Wie erwartet schlug er ihre Hand weg und sah ihr in die Augen. "Es geht mir bestens." Wiederholte er. Nur das leichte Schwanken seiner Stimme verriet die Lüge. So schnell würde sie nicht aufgeben. Sie konnte es erstens nicht leiden, wenn man sie anlog und zweitens hatte sie sich eh schon in diese Lage gebracht. So einfach würde sie nicht davonkommen, vor allem nicht bei ihm. Genau deshalb legte sie jetzt ihren Arm erneut auf seinen Arm und zwang ihn so, in ihre Augen zu sehen. Das Herz klopfte ihr bis zum Hals. Sie wusste genau, dass sie für das hier würde büßen müssen.

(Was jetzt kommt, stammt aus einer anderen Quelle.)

<file path="src/rtl/apb_master_bridge.sv">
// rtl/apb_master_bridge.sv - valid/ready command stream to single APB transfers
// One transfer in flight at a time; wait states bounded by TIMEOUT_CYCLES.
`timescale 1ns/1ps
module apb_master_bridge #(
  parameter int TIMEOUT_CYCLES = 16
) (
  input  logic        pclk,
  input  logic        preset,
  input  logic        cmd_valid,
  output logic        cmd_ready,
  input  logic        cmd_write,
  input  logic [31:0] cmd_addr,
  input  logic [31:0] cmd_wdata,
  output logic        rsp_valid,
  input  logic        rsp_ready,
  output logic [31:0] rsp_rdata,
  output logic        rsp_err,
  output logic        rsp_timeout,
  output logic        psel,
  output logic        penable,
  output logic        pwrite,
  output logic [31:0] paddr,
  output logic [31:0] pwdata,
  input  logic [31:0] prdata,
  input  logic        pready,
  input  logic        pslverr
);

  localparam int CW = $clog2(TIMEOUT_CYCLES + 1);
  localparam logic [CW-1:0] CNT_LAST = CW'(TIMEOUT_CYCLES - 1);

  typedef enum logic [1:0] {IDLE, SETUP, ACCESS, RESP} state_t;

  state_t        state, state_next;
  logic [CW-1:0] count, count_next;
  logic          psel_next, penable_next, pwrite_next;
  logic [31:0]   paddr_next, pwdata_next, rsp_rdata_next;
  logic          rsp_valid_next, rsp_err_next, rsp_timeout_next;

  always_ff @(posedge pclk) begin
    if (preset) begin
      state       <= IDLE;
      count       <= '0;
      psel        <= 1'b0;
      penable     <= 1'b0;
      pwrite      <= 1'b0;
      paddr       <= '0;
      pwdata      <= '0;
      rsp_valid   <= 1'b0;
      rsp_rdata   <= '0;
      rsp_err     <= 1'b0;
      rsp_timeout <= 1'b0;
    end else begin
      state       <= state_next;
      count       <= count_next;
      psel        <= psel_next;
      penable     <= penable_next;
      pwrite      <= pwrite_next;
      paddr       <= paddr_next;
      pwdata      <= pwdata_next;
      rsp_valid   <= rsp_valid_next;
      rsp_rdata   <= rsp_rdata_next;
      rsp_err     <= rsp_err_next;
      rsp_timeout <= rsp_timeout_next;
    end
  end

  always_comb begin
    cmd_ready        = (state == IDLE) && !preset;
    state_next       = state;
    count_next       = count;
    psel_next        = psel;
    penable_next     = penable;
    pwrite_next      = pwrite;
    paddr_next       = paddr;
    pwdata_next      = pwdata;
    rsp_valid_next   = rsp_valid;
    rsp_rdata_next   = rsp_rdata;
    rsp_err_next     = rsp_err;
    rsp_timeout_next = rsp_timeout;

    case (state)
      IDLE: begin
        if (cmd_valid && cmd_ready) begin
          pwrite_next  = cmd_write;
          paddr_next   = cmd_addr;
          pwdata_next  = cmd_wdata;
          psel_next    = 1'b1;
          penable_next = 1'b0;
          count_next   = '0;
          state_next   = SETUP;
        end
      end
      SETUP: begin
        penable_next = 1'b1;
        state_next   = ACCESS;
      end
      ACCESS: begin
        if (pready) begin
          // pslverr only means anything alongside pready
          rsp_rdata_next   = pwrite ? 32'h0 : prdata;
          rsp_err_next     = pslverr;
          rsp_timeout_next = 1'b0;
          psel_next        = 1'b0;
          penable_next     = 1'b0;
          rsp_valid_next   = 1'b1;
          state_next       = RESP;
        end else if (count == CNT_LAST) begin
          rsp_rdata_next   = 32'h0;
          rsp_err_next     = 1'b1;
          rsp_timeout_next = 1'b1;
          psel_next        = 1'b0;
          penable_next     = 1'b0;
          rsp_valid_next   = 1'b1;
          state_next       = RESP;
        end else begin
          count_next = count + CW'(1);
        end
      end
      RESP: begin
        if (rsp_ready) begin
          rsp_valid_next = 1'b0;
          state_next     = IDLE;
        end
      end
      default: state_next = IDLE;
    endcase
  end

endmodule
</file>
<file path="config.mk">
export PLATFORM = sky130hd
export DESIGN_NAME = apb_master_bridge
export DESIGN_NICKNAME = d
export VERILOG_FILES = /design/src/rtl/apb_master_bridge.sv
export SDC_FILE = /design/constraint.sdc
export NUM_CORES = 1
export LEC_CHECK = 0
export BUFFER_PORTS_ARGS = -buffer_cell sky130_fd_sc_hd__buf_2
export CAP_MARGIN = 20
export CORE_MARGIN = 1.5
export CORE_UTILIZATION = 41
export DETAILED_ROUTE_END_ITERATION = 6
export PLACE_DENSITY = 0.76
export REMOVE_ABC_BUFFERS = 1
export SETUP_SLACK_MARGIN = 0.15
export SYNTH_ARGS = -nofsm -noshare
export SYNTH_HDL_FRONTEND = slang
export SYNTH_SLANG_ARGS = --single-unit
</file>
<file path="constraint.sdc">
create_clock -name pclk -period 1.6 [get_ports pclk]
set_input_delay 0.24 -clock pclk [delete_from_list [all_inputs] [get_ports pclk]]
set_output_delay 0.24 -clock pclk [all_outputs]
set_load 0.03 [all_outputs]
</file>
==> metrics.txt, run 1 <==
# TYPE chip_impl_metric gauge
chip_impl_metric{name="drc",unit=""} 0
chip_impl_metric{name="drt_iter0_drc",unit=""} 77
chip_impl_metric{name="cts_hold_buffers",unit=""} 0
chip_impl_metric{name="power_per_cell_area",unit="nW/um^2"} 1450
chip_impl_metric{name="edff_count_synth",unit=""} 0
chip_impl_metric{name="synth_cell_type_count",unit=""} 35
chip_impl_metric{name="power.leakage",unit="nW"} 2.69
chip_impl_metric{name="grt_max_degree",unit=""} 46
chip_impl_metric{name="layout-area-overhead-vs-synth",unit="%"} 45.4
chip_impl_metric{name="yosys_warnings",unit=""} 0
chip_impl_metric{name="rrSetupSlack",unit="ps"} -50
chip_impl_metric{name="post_syn_instances",unit=""} 472
chip_impl_metric{name="ant_nets",unit=""} 0
chip_impl_metric{name="setup-tns-final",unit="ps"} -783
chip_impl_metric{name="io_buffer_count",unit=""} 205
chip_impl_metric{name="final_layout_size_suffix_gt1_share",unit="%"} 42.2
chip_impl_metric{name="postSynth.asyncResetShare",unit="%"} 0
chip_impl_metric{name="post-dp-hpwl",unit="mm"} 7.61
chip_impl_metric{name="die-height",unit="um"} 102
chip_impl_metric{name="critical_path_required",unit="ps"} 1900
chip_impl_metric{name="cts_buffer_depth",unit=""} 2
chip_impl_info{name="crit_end",value="rsp_rdata[18]"} 1
chip_impl_metric{name="cts_inserted_buffers",unit=""} 9
chip_impl_metric{name="drt_wl_total",unit="mm"} 11.1
chip_impl_metric{name="cp.arrival",unit="ps"} 1950
chip_impl_info{name="postSynth.topFlopCell",value="dfxtp_1"} 1
chip_impl_metric{name="netlist_area",unit="um^2"} 4030
chip_impl_metric{name="io_pins",unit=""} 206
chip_impl_info{name="worstSetupStartpoint",value="count[0]"} 1
chip_impl_metric{name="synth_seq_area_share",unit="%"} 54.1
chip_impl_metric{name="floorplan.die_area",unit="um^2"} 10400
chip_impl_metric{name="insertion_delay",unit="ps"} 360
chip_impl_metric{name="rows",unit=""} 36
chip_impl_metric{name="max_h_tree_level",unit=""} 3
chip_impl_metric{name="relSlewSlack",unit="%"} 60.4
chip_impl_metric{name="cts.sink_count",unit=""} 109
chip_impl_metric{name="max_slew.worst_pin.slew",unit="ps"} 592
chip_impl_metric{name="vias",unit=""} 4022
chip_impl_metric{name="detail_route.vias_per_cell",unit=""} 4.88
chip_impl_metric{name="final_period_minus_worst_setup_slack",unit="ps"} 1650
chip_impl_info{name="min-delay-path-class",value="in2reg"} 1
chip_impl_metric{name="path_clk_slew",unit="ps"} 100
chip_impl_metric{name="post-route-worst-setup-slack",unit="ps"} -54.5
chip_impl_info{name="layout_commonest_cell",value="buf_2"} 1
chip_impl_metric{name="report.final.slew_viol_count",unit=""} 0
chip_impl_metric{name="final.setup_skew",unit="ps"} 12.5
chip_impl_metric{name="setup_viol",unit=""} 36
chip_impl_info{name="r2r-start",value="count[0]"} 1
chip_impl_metric{name="dpl_worst_slack",unit="ps"} -216
chip_impl_metric{name="maxCapViolCount",unit=""} 0
chip_impl_metric{name="worst_ir_drop_vdd",unit="uV"} 722
chip_impl_info{name="tritoncts",value="built"} 1
chip_impl_info{name="failed_checks",value="setup timing"} 1
chip_impl_metric{name="final_nets",unit=""} 798
chip_impl_metric{name="wire_per_inst",unit="um"} 13.4
chip_impl_metric{name="r2r.worst_path.cells",unit=""} 8
chip_impl_metric{name="critPathMaxFanout",unit=""} 8
chip_impl_metric{name="timing.fmax",unit="GHz"} 0.604
chip_impl_metric{name="grt_antenna_before_repair",unit=""} 0
chip_impl_metric{name="post-route-period-util",unit="%"} 103
chip_impl_metric{name="floorplan.initialDensity",unit="%"} 41.8
chip_impl_metric{name="drt_pass1_iterations",unit=""} 5
chip_impl_metric{name="syn_area_per_cell",unit="um^2"} 8.54
chip_impl_metric{name="design.core.area",unit="um^2"} 9640
chip_impl_metric{name="finalHoldViolCount",unit=""} 0
chip_impl_info{name="cp-end-kind",value="flip-flop"} 1
chip_impl_metric{name="grt.overflow.total",unit=""} 0
chip_impl_metric{name="final_util",unit="%"} 60.8
chip_impl_metric{name="die_w",unit="um"} 102
chip_impl_info{name="critPathKind",value="reg2reg"} 1
chip_impl_metric{name="place_congestion",unit=""} 0.798
chip_impl_info{name="rsz0062_at_grt",value="true"} 1
chip_impl_info{name="critPathLaunchType",value="flip-flop"} 1
chip_impl_metric{name="fin_total_pwr",unit="W"} 0.00851
chip_impl_info{name="run_status",value="finished with violations"} 1
chip_impl_metric{name="grt_first_pass_wirelength",unit="mm"} 15.8
chip_impl_metric{name="total_routing_resource_utilization_after_global_routing",unit="%"} 19.4
chip_impl_info{name="worst_r2r_endpoint",value="rsp_rdata[18]"} 1
chip_impl_info{name="cts.root.buffer_cell",value="clkbuf_8"} 1
chip_impl_metric{name="postSynthRegisterBits",unit=""} 109
chip_impl_info{name="most-common-layout-cells",value="buf_2 (204), nand2_1 (135), dfxtp_1 (105), o21ai_0 (65), nor2_1 (34)"} 1
chip_impl_metric{name="grt_pass1_vias",unit=""} 3614
chip_impl_metric{name="diodes_inserted",unit=""} 0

Die plötzliche Nähe war ihm zu viel. Er konnte das nicht. Nein, er wollte das nicht. Er sprang auf und richtete seine Robe. Das ging zu weit. "Gehen sie jetzt SOFORT zum Schloss oder ich werde sie höchstpersönlich zum Schulleiter zerren und dafür sorgen, dass sie so bald nicht mehr auf dem Schulgelände herumstreifen. Zwanzig Punkte Abzug für sie. Sie haben sich mehrfach einer eindeutigen Anweisung widersetzt. Und jetzt verschwinden sie endlich!"

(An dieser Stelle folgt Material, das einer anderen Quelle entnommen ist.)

==> src/rtl/fetch_queue.sv <==
// Instruction fetch queue: circular buffer taking up to FETCH_WIDTH instructions per cycle
// and presenting one head instruction per cycle to decode. Optional same-cycle bypass via FETCH_QUEUE_BYPASS_EN.
module fetch_queue #(
  parameter int ADDR        = 32,
  parameter int INST        = 32,
  parameter int FETCH_WIDTH = 2,
  parameter int DEPTH       = 8
) (
  input  logic                            clk,
  input  logic                            reset,
  input  logic                            flush_,
  input  logic                            ic_e_,
  input  logic [$clog2(FETCH_WIDTH+1)-1:0] ic_cnt,
  input  logic [ADDR-1:0]                 ic_pc,
  input  logic [FETCH_WIDTH*INST-1:0]     ic_inst,
  output logic                            fetch_stall_,
  input  logic                            dec_stall_,
  output logic                            inst_e_,
  output logic [ADDR-1:0]                 inst_pc,
  output logic [INST-1:0]                 inst,
  output logic [$clog2(DEPTH+1)-1:0]      count
);

  localparam int PW = $clog2(DEPTH);
  localparam int CW = $clog2(DEPTH+1);
  localparam int IW = $clog2(FETCH_WIDTH+1);

  typedef struct packed {
    logic [ADDR-1:0] pc;
    logic [INST-1:0] inst;
  } entry_t;

  entry_t          mem_q [DEPTH];
  entry_t          mem_d [DEPTH];
  logic [PW-1:0]   head_q, head_d;
  logic [PW-1:0]   tail_q, tail_d;
  logic [CW-1:0]   count_q, count_d;

  logic            accept;
  logic            pop;
  logic            bypass;
  logic            head_vld;
  logic [IW-1:0]   wr_off;

  // Stall is based purely on registered occupancy so the fetch side never
  // sees a path through the decoder's stall.
  always_comb begin
    fetch_stall_ = !(count_q > CW'(DEPTH - FETCH_WIDTH));
    accept       = !ic_e_ && fetch_stall_ && flush_;
    head_vld     = (count_q != '0);
`ifdef FETCH_QUEUE_BYPASS_EN
    bypass       = accept && !head_vld && dec_stall_;
`else
    bypass       = 1'b0;
`endif
    wr_off       = bypass ? IW'(1) : IW'(0);
    pop          = head_vld && flush_ && dec_stall_;
    inst_e_      = !((head_vld || bypass) && flush_);
  end

  // Head presentation; zeroed whenever nothing valid is shown.
  always_comb begin
    inst_pc = '0;
    inst    = '0;
    if (!inst_e_) begin
      if (bypass) begin
        inst_pc = ic_pc;
        inst    = ic_inst[0 +: INST];
      end else begin
        inst_pc = mem_q[head_q].pc;
        inst    = mem_q[head_q].inst;
      end
    end
  end

  always_comb begin
    for (int j = 0; j < DEPTH; j++) mem_d[j] = mem_q[j];
    // Lane i lands at tail+i, shifted down by one when lane 0 was bypassed.
    for (int i = 0; i < FETCH_WIDTH; i++) begin
      if (accept && (i >= int'(wr_off)) && (i < int'(ic_cnt))) begin
        mem_d[tail_q + PW'(i) - PW'(wr_off)].pc   = ic_pc + ADDR'(4 * i);
        mem_d[tail_q + PW'(i) - PW'(wr_off)].inst = ic_inst[i*INST +: INST];
      end
    end
  end

  always_comb begin
    head_d  = head_q;
    tail_d  = tail_q;
    count_d = count_q;
    if (!flush_) begin
      head_d  = '0;
      tail_d  = '0;
      count_d = '0;
    end else begin
      if (accept) begin
        tail_d  = tail_q + PW'(ic_cnt) - PW'(wr_off);
        count_d = count_q + CW'(ic_cnt) - CW'(wr_off);
      end
      if (pop) begin
        head_d  = head_q + PW'(1);
        count_d = count_d - CW'(1);
      end
    end
  end

  always_ff @(posedge clk) begin
    if (reset) begin
      head_q  <= '0;
      tail_q  <= '0;
      count_q <= '0;
    end else begin
      head_q  <= head_d;
      tail_q  <= tail_d;
      count_q <= count_d;
    end
  end

  // Storage needs no reset: nothing is visible unless count covers it.
  always_ff @(posedge clk) begin
    for (int j = 0; j < DEPTH; j++) mem_q[j] <= mem_d[j];
  end

  assign count = count_q;

  a_count_range: assert property (@(posedge clk) disable iff (reset)
    count_q <= CW'(DEPTH));
  a_cnt_legal: assert property (@(posedge clk) disable iff (reset)
    accept |-> ((ic_cnt != '0) && (ic_cnt <= IW'(FETCH_WIDTH))));

endmodule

Einen Moment starrte sie ihn einfach nur an. Das hatte sie nun davon. Sie machte auf dem Absatz kehrt und stürmte durch das Schilf zurück. Den Weg zum Schloss hatte sie im Rekordtempo hinter sich. Wütend stampfte sie in die große Halle und ließ sich neben Lynne auf die Bank fallen. Der Abend war für sie gelaufen. Dabei wusste sie nicht mal, ob sie jetzt auf sich oder auf Snape sauer war.
Mit beiden Händen raufte er sich die Haare. Wie blöd war er eigentlich. Er hatte sie weggeschickt. Schon wieder. Dabei hätte er etwas Gesellschaft so gut gebrauchen können. Er war ein Idiot. Wobei das nichts neues war. Das hatte er auch schon vorher gewusst. Vielleicht war auch genau das der Grund gewesen, aus dem er sie weggeschickt hatte. Er verdiente keine Gesellschaft. Er war ein schlechter Mensch, der seinem Umfeld nur Unglück brachte.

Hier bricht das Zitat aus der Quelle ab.